函数逻辑比较简单，从中我们能看出的.spec.strategy.rollingUpdate.maxSurge的作用:

在scale up的时候所有pod不能超过deployment.Spec.Replicas+.spec.strategy.rollingUpdate.maxSurge相加之和，.spec.strategy.rollingUpdate.maxSurge可以是整数或百分比，是百分比时需要向上取整(如0.1就限1)。

Scale down的逻辑

 1
 2
 3
 4
 5
 6
 7
 8
 9
10
11
12
13
14
15
16
17
18
19
20
21
22
23
24
25
26
27
28
29
30
31
32
33
34
35
36
37
38
39
40


func (dc *DeploymentController) reconcileOldReplicaSets(allRSs []*apps.ReplicaSet, oldRSs []*apps.ReplicaSet, newRS *apps.ReplicaSet, deployment *apps.Deployment) (bool, error) {
    oldPodsCount := deploymentutil.GetReplicaCountForReplicaSets(oldRSs)
    if oldPodsCount == 0 {
        // Can't scale down further
        return false, nil
    }

    allPodsCount := deploymentutil.GetReplicaCountForReplicaSets(allRSs)
    klog.V(4).Infof("New replica set %s/%s has %d available pods.", newRS.Namespace, newRS.Name, newRS.Status.AvailableReplicas)
    maxUnavailable := deploymentutil.MaxUnavailable(*deployment)

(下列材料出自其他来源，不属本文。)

[config.mk]
export PLATFORM = sky130hd
export DESIGN_NAME = keyboard_mode_flag_stack
export DESIGN_NICKNAME = d
export VERILOG_FILES = /design/src/rtl/kmfs_pkg.sv /design/src/rtl/kmfs_mem.sv /design/src/rtl/keyboard_mode_flag_stack.sv
export SDC_FILE = /design/constraint.sdc
export NUM_CORES = 1
export LEC_CHECK = 0
export BUFFER_PORTS_ARGS = -buffer_cell sky130_fd_sc_hd__buf_4
export CAP_MARGIN = 15
export CORE_ASPECT_RATIO = 1.25
export CORE_MARGIN = 4
export CORE_UTILIZATION = 59
export CTS_BUF_LIST = sky130_fd_sc_hd__clkbuf_8
export DETAILED_ROUTE_END_ITERATION = 10
export PLACE_DENSITY = 0.81
export SYNTH_ARGS = -nofsm -noshare
export SYNTH_HDL_FRONTEND = slang
export SYNTH_SLANG_ARGS = --single-unit
[constraint.sdc]
create_clock -name clk -period 9.2 [get_ports clk]
set_input_delay 0.92 -clock clk [delete_from_list [all_inputs] [get_ports clk]]
set_output_delay 0.92 -clock clk [all_outputs]
set_load 0.02 [all_outputs]
[src/rtl/kmfs_pkg.sv]
// Package for the keyboard mode flag stack: payload structs, action and
// set-mode codes, and default sizes. No dependencies.
package kmfs_pkg;

  localparam int unsigned KMFS_STACK_DEPTH = 8;
  localparam int unsigned FLAG_W           = 5;
  localparam int unsigned COUNT_W          = 8;

  typedef enum logic [1:0] {
    ACT_PUSH  = 2'd0,
    ACT_POP   = 2'd1,
    ACT_SET   = 2'd2,
    ACT_CLEAR = 2'd3
  } action_t;

  typedef enum logic [1:0] {
    MODE_KEEP    = 2'd0,
    MODE_REPLACE = 2'd1,
    MODE_OR      = 2'd2,
    MODE_ANDNOT  = 2'd3
  } set_mode_t;

  typedef struct packed {
    action_t             action;
    logic                screen;
    logic [FLAG_W-1:0]   flag_word;
    logic [COUNT_W-1:0]  pop_count;
    set_mode_t           set_mode;
  } in_word_t;

  typedef struct packed {
    logic              out_screen;
    logic [FLAG_W-1:0] published_flags;
  } out_word_t;

endpackage

[src/rtl/kmfs_mem.sv]
// Flag entry memory: one write port, one read port with registered data.
// Depends on nothing; sized by the top level.
module kmfs_mem #(
  parameter int unsigned DEPTH = 16,
  parameter int unsigned WIDTH = 5
) (
  input  logic                     clk,
  input  logic                     wr_en,
  input  logic [$clog2(DEPTH)-1:0] wr_addr,
  input  logic [WIDTH-1:0]         wr_data,
  input  logic [$clog2(DEPTH)-1:0] rd_addr,
  output logic [WIDTH-1:0]         rd_data
);

  logic [WIDTH-1:0] mem [DEPTH];
  logic [WIDTH-1:0] rd_data_r;

  always_ff @(posedge clk) begin
    if (wr_en) begin
      mem[wr_addr] <= wr_data;
    end
  end

  always_ff @(posedge clk) begin
    rd_data_r <= mem[rd_addr];
  end

  assign rd_data = rd_data_r;

endmodule

[src/rtl/keyboard_mode_flag_stack.sv]
// Keyboard mode flag stack, top level: two bounded flag stacks kept as ring
// buffers in kmfs_mem. Uses kmfs_pkg.
// Result strobe registered in s1_valid_r then out_valid_r; one word per cycle.
// The pop result comes from the registered read port of the entry memory.
// Reset (rst_n low, synchronous) empties both stacks and holds busy high;
// entry contents are not cleared. The receiver cannot stall out_valid.
module keyboard_mode_flag_stack import kmfs_pkg::*; #(
  parameter int unsigned STACK_DEPTH = KMFS_STACK_DEPTH
) (
  input  logic      clk,
  input  logic      rst_n,
  input  logic      start,
  output logic      busy,
  input  in_word_t  in_data,
  output logic      out_valid,
  output out_word_t out_data
);

  localparam int unsigned PW  = $clog2(STACK_DEPTH);
  localparam int unsigned DW  = $clog2(STACK_DEPTH + 1);
  localparam int unsigned AW  = $clog2(2 * STACK_DEPTH);
  localparam int unsigned CW  = (DW > COUNT_W) ? DW : COUNT_W;

  function automatic logic [PW-1:0] wrap_add(logic [PW-1:0] a, logic [PW-1:0] b);
    logic [PW:0] s;
    s = {1'b0, a} + {1'b0, b};
    if (s >= (PW+1)'(STACK_DEPTH)) s = s - (PW+1)'(STACK_DEPTH);
    return s[PW-1:0];
  endfunction

  logic [DW-1:0]     depth_r [2];
  logic [DW-1:0]     depth_nxt [2];
  logic [PW-1:0]     base_r [2];
  logic [PW-1:0]     base_nxt [2];
  logic [FLAG_W-1:0] top_r [2];
  logic [FLAG_W-1:0] top_nxt [2];
  logic [FLAG_W-1:0] top_eff [2];

  logic              s1_valid_r, s1_scr_r, s1_pop_r, s1_nonempty_r;
  logic [FLAG_W-1:0] s1_val_r;
  logic [FLAG_W-1:0] s1_pub;
  logic              out_valid_r;
  out_word_t         out_data_r;

  logic              acc;
  logic              scr;
  logic [DW-1:0]     depth, nd;
  logic [PW-1:0]     base, nb, wr_ptr, rd_ptr;
  logic [FLAG_W-1:0] cur_top, new_top, t;
  logic              is_pop, wr_en;
  logic [AW-1:0]     wr_addr, rd_addr;
  logic [FLAG_W-1:0] rd_data;

  assign busy = ~rst_n;
  assign acc  = start && !busy;
  assign scr  = in_data.screen;

  assign s1_pub = s1_pop_r ? (s1_nonempty_r ? rd_data : '0) : s1_val_r;

  always_comb begin
    for (int s = 0; s < 2; s++) begin
      top_eff[s] = (s1_valid_r && s1_pop_r && (s1_scr_r == 1'(s))) ? s1_pub : top_r[s];
    end
  end

  assign depth   = depth_r[scr];
  assign base    = base_r[scr];
  assign cur_top = top_eff[scr];

  always_comb begin
    nd      = depth;
    nb      = base;
    wr_ptr  = base;
    rd_ptr  = wrap_add(base, PW'(nd - DW'(1)));
    new_top = cur_top;
    is_pop  = 1'b0;
    wr_en   = 1'b0;
    t       = '0;
    unique case (in_data.action)
      ACT_PUSH: begin
        wr_en   = 1'b1;
        new_top = in_data.flag_word;
        if (depth == DW'(STACK_DEPTH)) begin
          wr_ptr = base;
          nb     = wrap_add(base, PW'(1));
        end else begin
          wr_ptr = wrap_add(base, PW'(depth));
          nd     = depth + DW'(1);
        end
      end
      ACT_POP: begin
        is_pop = 1'b1;
        if (CW'(in_data.pop_count) > CW'(depth)) nd = '0;
        else nd = depth - DW'(in_data.pop_count);
        rd_ptr = wrap_add(base, PW'(nd - DW'(1)));
      end
      ACT_SET: begin
        wr_en = 1'b1;
        if (depth == '0) begin
          t      = '0;
          nd     = DW'(1);
          wr_ptr = base;
        end else begin
          t      = cur_top;
          wr_ptr = wrap_add(base, PW'(depth - DW'(1)));
        end
        unique case (in_data.set_mode)
          MODE_REPLACE: t = in_data.flag_word;
          MODE_OR:      t = t | in_data.flag_word;
          MODE_ANDNOT:  t = t & ~in_data.flag_word;
          default:      t = t;
        endcase
        new_top = t;
      end
      default: begin
        nd      = '0;
        new_top = '0;
      end
    endcase
  end

  always_comb begin
    for (int s = 0; s < 2; s++) begin
      depth_nxt[s] = depth_r[s];
      base_nxt[s]  = base_r[s];
      top_nxt[s]   = top_eff[s];
      if (acc && (scr == 1'(s))) begin
        depth_nxt[s] = nd;
        base_nxt[s]  = nb;
        if (!is_pop) top_nxt[s] = new_top;
      end
    end
  end

  assign wr_addr = scr ? AW'(wr_ptr) + AW'(STACK_DEPTH) : AW'(wr_ptr);
  assign rd_addr = scr ? AW'(rd_ptr) + AW'(STACK_DEPTH) : AW'(rd_ptr);

  kmfs_mem #(
    .DEPTH(2 * STACK_DEPTH),
    .WIDTH(FLAG_W)
  ) u_mem (
    .clk    (clk),
    .wr_en  (acc && wr_en),
    .wr_addr(wr_addr),
    .wr_data(new_top),
    .rd_addr(rd_addr),
    .rd_data(rd_data)
  );

  always_ff @(posedge clk) begin
    if (!rst_n) begin
      depth_r[0]  <= '0;
      depth_r[1]  <= '0;
      base_r[0]   <= '0;
      base_r[1]   <= '0;
      s1_valid_r  <= 1'b0;
      out_valid_r <= 1'b0;
    end else begin
      depth_r[0]  <= depth_nxt[0];
      depth_r[1]  <= depth_nxt[1];
      base_r[0]   <= base_nxt[0];
      base_r[1]   <= base_nxt[1];
      s1_valid_r  <= acc;
      out_valid_r <= s1_valid_r;
    end
  end

  always_ff @(posedge clk) begin
    top_r[0]      <= top_nxt[0];
    top_r[1]      <= top_nxt[1];
    s1_scr_r      <= scr;
    s1_pop_r      <= is_pop;
    s1_nonempty_r <= (nd != '0);
    s1_val_r      <= new_top;
    out_data_r    <= '{out_screen: s1_scr_r, published_flags: s1_pub};
  end

  assign out_valid = out_valid_r;
  assign out_data  = out_data_r;

  a_result_follows: assert property (@(posedge clk) disable iff (!rst_n)
    acc |-> ##2 out_valid)
    else $error("accepted word produced no result");

  a_depth_bound: assert property (@(posedge clk) disable iff (!rst_n)
    (depth_r[0] <= DW'(STACK_DEPTH)) && (depth_r[1] <= DW'(STACK_DEPTH)))
    else $error("stack depth beyond limit");

  a_base_bound: assert property (@(posedge clk) disable iff (!rst_n)
    (base_r[0] < PW'(STACK_DEPTH - 1) || base_r[0] == PW'(STACK_DEPTH - 1)) &&
    (base_r[1] < PW'(STACK_DEPTH - 1) || base_r[1] == PW'(STACK_DEPTH - 1)))
    else $error("ring base out of range");

  a_push_publishes: assert property (@(posedge clk) disable iff (!rst_n)
    (acc && in_data.action == ACT_PUSH) |->
      ##2 (out_data.published_flags == $past(in_data.flag_word, 2)))
    else $error("push did not publish pushed word");

  a_clear_publishes_zero: assert property (@(posedge clk) disable iff (!rst_n)
    (acc && in_data.action == ACT_CLEAR) |-> ##2 (out_data.published_flags == '0))
    else $error("stack reset did not publish zero");

endmodule

==> results.txt, run 1 <==
The count of vias placed by the detailed router is 4670. Derived from the worst setup path, the maximum achievable clock frequency is 177 MHz. The worst-case reg-to-reg path depth came out at 15. The sequential standard cell area is ~3400 sq um. Yosys printed 0 warnings.

The number of placed cells counting well taps is 670. Sequential cells were found to cover 53.0% of the synthesized design area. The clock tree buffer depth came out at 2.

The worst-case IR drop observed on VDD is 0.000183 V. The path with the worst hold slack has its endpoint at out_data[5]$_DFF_P_. The most frequent standard cell in the layout excluding fill and tap cells is sky130_fd_sc_hd__edfxtp_1. The detailed-route vias per instance came out at 6.63. The final critical path time including I/O delays and setup is 5640 ps.

Global routing used between 20 and 25% of the available tracks across all layers. The cell taking the most area after synthesis is sky130_fd_sc_hd__edfxtp_1. The total standard cell area after synthesis is 6500 sq um.

After clock tree synthesis, the repair step resized 0 gates. The clock tree synthesis step divided the H-tree into 4 levels. The critical path is of the in -> reg type. The final count of negative-setup-slack endpoints came out at 0. The placed wire-length estimate after detailed placement came out at 10700 microns.

The number of nets in the synthesized netlist is 573. The final wirelength is 15200 microns. The static leakage came out at 2.72 nW. The endpoint identified for the worst register-to-register timing path is u_mem.rd_data[2]$_DFF_P_. The growth of design area from synthesis to finish is 10.7%. The setup skew after layout came out at around 13 ps. Counting every sink on the clock net gives 125. At the pin with the least slew margin, the transition time is ~1200 ps.

The depth of the worst hold-timing path is 0. The first-iteration detailed-routing DRC count came out at 408. For the final routed database, the setup TNS stands at 0 ps.

The flow ran to the end, and the final reports show no timing, DRC or antenna violations. In this run the tool buffered the top-level ports with 28 buffer cells. The clock transition at the registers of the reported paths came out at 80 ps.

In this run, distinct cell masters in the synthesized netlist total 67. The area of the placeable core came out at about 11000 sq um. The TritonCTS clock tree is yes. The fraction of layout cells with a size suffix above 1 came out at 16.1%. After detailed routing, the average wire length per cell comes to around 22 microns. In this run the horizontal extent of the chip is 102 microns. The net count of the finished layout came out at 598.

The die footprint came out at about 13000 sq um. After layout, the worst path uses 61.3% of the clock period. The clock insertion delay at the later pin of the skew report is ~450 ps.

The die span in y came out at 125 microns. The slack of the worst reg-to-reg path came out at approximately 4100 ps. The largest single stage delay on the critical path is 710 ps. The area occupied by multi-input gates came out at 2810 sq um.

The count of placed standard cells in the final layout, fillers left out came out at 704. The layout filler cell count came out at approximately 770. The reported max-cap violation count is 0. The post-placement cell area is 6750 sq um. Summed over all layers, the global routing overflow is 0. For this design the top-level I/O count stands at 29.

The number of global-route vias before repair came out at 4771. The number of hold violations in the final report is 0. On the critical path, the stage with the largest delay is an instance of sky130_fd_sc_hd__fa_1. The first global-routing pass estimated 24400 microns of wire. The number of enable flip-flop cells after synthesis is 94. The number of clock buffers added by TritonCTS is 17. The maximum number of pins on one net before global-route repair came out at 43.

After detailed routing, the number of remaining DRC violations is 0. The buffer count from post-CTS setup fixing came out at 0. For this run, the leading register cell type out of synthesis is sky130_fd_sc_hd__edfxtp_1. STA puts the critical path data arrival time at 5950 ps. The share of flip-flops with an asynchronous set or reset is 0%. Walking the worst path, the cells encountered are buf_4 -> mux2i_1 -> inv_1 -> ha_1 -> nor2b_1 -> o211ai_1 -> a21o_1 -> nand2b_1 -> ha_1 -> inv_1 -> fa_1 -> mux2_4 -> mux2_1 -> mux4_2 -> o2bb2ai_1 -> a221oi_2. The number of max-slew violations in the final report came out at 0. The power per standard cell area came out at approximately 220 nW/um^2. Of all nets on the critical path, the largest fanout is 42. With fillers left out, the area of the finished cells amounts to between 7000 and 8000 sq um. The mean area per synthesized cell is roughly 12 sq um. Clock tree synthesis selected as its root buffer the cell sky130_fd_sc_hd__clkbuf_8.

In this run the critical register-to-register path is launched from depth_r[1][1]$_DFFE_PP_. The initial cell density of the core is 60.9%. For the worst setup path, the data required time is ~9500 ps. The worst slew margin relative to its limit came out at about a fifth. STA classifies the critical path startpoint as a primary input. In this run the core area contains 42 standard-cell rows. The number of buffers inserted for hold repair after clock tree synthesis is 0. In the post-synthesis netlist, the biggest area contributors are sky130_fd_sc_hd__edfxtp_1 (43%), sky130_fd_sc_hd__dfxtp_1 (9.5%), sky130_fd_sc_hd__mux2i_1 (6.2%). The power consumption came out at 0.00159 W. Synthesis produced a netlist whose cell count is 534. The remaining number of nets flagged by the antenna check after routing came out at 0.

The diode insertion count for antenna repair is 0. The capturing element type of the critical path is a flop. The number of antenna violations at the first check in global routing is 0. The number of optimization iterations in the first detailed-route pass is 7. The congestion estimate from routability-driven global placement came to 0.940.

In the layout the commonest cells are sky130_fd_sc_hd__edfxtp_1 (94), sky130_fd_sc_hd__nand2_1 (43), sky130_fd_sc_hd__mux2i_1 (40), sky130_fd_sc_hd__buf_4 (32), sky130_fd_sc_hd__dfxtp_1 (31). The startpoint of the lowest-slack hold path is s1_scr_r$_DFF_P_. The worst min-delay path class is reg -> reg. Setup repair after global routing left no endpoint under its margin. The count of state elements after synthesis is 125. The synthesized design devotes to its leading area cell type 43.4% of total area.
[critical path: cells and delay by family]
kind / cells / cell delay, ps
adder cells (fa/ha/maj): 3 / 1360
multiplexers: 4 / 2040
AND/OR/NAND/NOR: 2 / 270
buffers and inverters: 3 / 610
AO/OA/AOI/OAI: 4 / 690
[synthesized netlist by cell type (all sizes together), types with 2 or more instances]
library cell	number
nand2b	4
nor4	6
dfxtp	31
nand2	43
a21o	3
o211ai	7
nor3	18
mux2i	42
nor3b	4
o2111ai	3
o2bb2ai	4
a21oi	22
xnor2	8
a31oi	10
inv	24
nand3	9
o31ai	3
xor2	5
o22ai	3
nor2	19
and3b	2
mux4	8
buf	12
o221a	4
ha	14
a221oi	5
a211oi	2
a2bb2oi	3
o21ai	25
nor2b	7
edfxtp	94
a2111oi	7
mux2	19
o21a	12
clkbuf	15
nand4	4
a221o	9
and2	2
fa	4
a22oi	3
[layout make-up]
type	count	area share, %
clock buffer	17	3.25
clock inverter	15	2.59
inverter	25	1.30
multi-input combinational	357	39.1
sequential	125	47.9
tap	132	2.30
timing repair buffer	33	3.62
[state kept, by name (all words and copies together), names as in the netlist]
name	count
out_valid	1
s1_val_r	5
top_r	10
depth_r	8
s1_pop_r	1
base_r	6
s1_valid_r	1
out_data	6
s1_scr_r	1
u_mem.rd_data	5
u_mem.mem	80
s1_nonempty_r	1
[worst max path at each step]
stage	start	to	cells past startpoint
floorplan	in_data[15]	u_mem.rd_data[0]$_DFF_P_	18
global placement	in_data[15]	u_mem.rd_data[1]$_DFF_P_	16
detailed placement	in_data[15]	u_mem.rd_data[1]$_DFF_P_	16
CTS	in_data[15]	u_mem.rd_data[1]$_DFF_P_	16
global route	in_data[15]	u_mem.rd_data[1]$_DFF_P_	16
finish	in_data[15]	u_mem.rd_data[2]$_DFF_P_	16
[cells by family (layout without fill, tap and decap cells)]
logic type | Yosys count | in the layout | share of synthesized area (%)
adder cells (fa/ha/maj) | 18 | 18 | 3.93
multiplexers | 69 | 69 | 12.8
XOR/XNOR | 15 | 15 | 2.46
AO/OA/AOI/OAI | 133 | 133 | 14.8
buffers and inverters | 52 | 90 | 3.75
AND/OR/NAND/NOR | 122 | 122 | 9.28
flip-flops | 125 | 125 | 53.0
[report_power, final]
part | switching, W | total, W | internal, W
combinational | 0.000244 | 0.000418 | 0.000174
clock | 0.000234 | 0.000507 | 0.000272
sequential | 0.0000143 | 0.000668 | 0.000653
total | 0.000492 | 0.00159 | 0.00110
[per-stage QoR]
step	hold WS (ps)	utilization [%]	setup slack [ps]
after floorplan	344	-	4020
after global placement	360	63.3	3500
after detailed placement	367	63.3	3180
after CTS	377	67.2	3660
after global routing	391	67.5	3330
final	381	67.5	3560
[layer usage]
metal	routed length (microns)	up-vias	part of all wire, %	global-route usage, %
li1	-	2115	-	-
met1	5890	2315	39	30.3
met2	7770	187	51	41.1
met3	885	53	5.8	5.85
met4	606	0	4.0	12.5
met5	0	-	0	0
Note: power is estimated with default switching activity, not from simulation.
==> inputs of run 2 (changes only) <==
--- a/config.mk
+++ b/config.mk
@@ -5,14 +5,15 @@
 export SDC_FILE = /design/constraint.sdc
 export NUM_CORES = 1
 export LEC_CHECK = 0
+export ABC_AREA = 1
 export BUFFER_PORTS_ARGS = -buffer_cell sky130_fd_sc_hd__buf_4
 export CAP_MARGIN = 15
 export CORE_ASPECT_RATIO = 1.25
 export CORE_MARGIN = 4
-export CORE_UTILIZATION = 59
+export CORE_UTILIZATION = 57
 export CTS_BUF_LIST = sky130_fd_sc_hd__clkbuf_8
 export DETAILED_ROUTE_END_ITERATION = 10
-export PLACE_DENSITY = 0.81
+export PLACE_DENSITY = 0.82
 export SYNTH_ARGS = -nofsm -noshare
 export SYNTH_HDL_FRONTEND = slang
 export SYNTH_SLANG_ARGS = --single-unit
==> constraint.sdc (replaced) <==
create_clock -name clk -period 5 [get_ports clk]
set_input_delay 0.5 -clock clk [delete_from_list [all_inputs] [get_ports clk]]
set_output_delay 0.5 -clock clk [all_outputs]
set_load 0.02 [all_outputs]
==> run 2 against run 1 <==
Effect of this change: design area shrank 6.5%; register-to-register slack worse by 3100 ps; clock skew is 4.2 ps lower; global-route usage is 1.2 points lower; flip-flop and latch count did not move; cell count is 18% higher; core utilization shrank 1.2 points; sequential share of layout area increased by 3.3 points; critical path type unchanged; highest routed layer unchanged.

    minAvailable := *(deployment.Spec.Replicas) - maxUnavailable
    newRSUnavailablePodCount := *(newRS.Spec.Replicas) - newRS.Status.AvailableReplicas
    // @xnile 这里为什么不用readyPodCount - minAvailable
    // @xnile allPodsCount、minAvailable 两值都是静态的，但newRSUnavailablePodCount是动态的。
    // @xnile 考虑一种情况，滚动更新后新创建的Pod因为某种原因一直不能ready。这时不能再scale down，这时我查找到原因了修复了，再滚动一次，发现readyPodCount - minAvailable=0 会卡住
    maxScaledDown := allPodsCount - minAvailable - newRSUnavailablePodCount
    if maxScaledDown <= 0 {
        return false, nil
    }

    // Clean up unhealthy replicas first, otherwise unhealthy replicas will block deployment
    // and cause timeout. See https://github.com/kubernetes/kubernetes/issues/16737
    oldRSs, cleanupCount, err := dc.cleanupUnhealthyReplicas(oldRSs, deployment, maxScaledDown)
    if err != nil {
        return false, nil
    }
    klog.V(4).Infof("Cleaned up unhealthy replicas from old RSes by %d", cleanupCount)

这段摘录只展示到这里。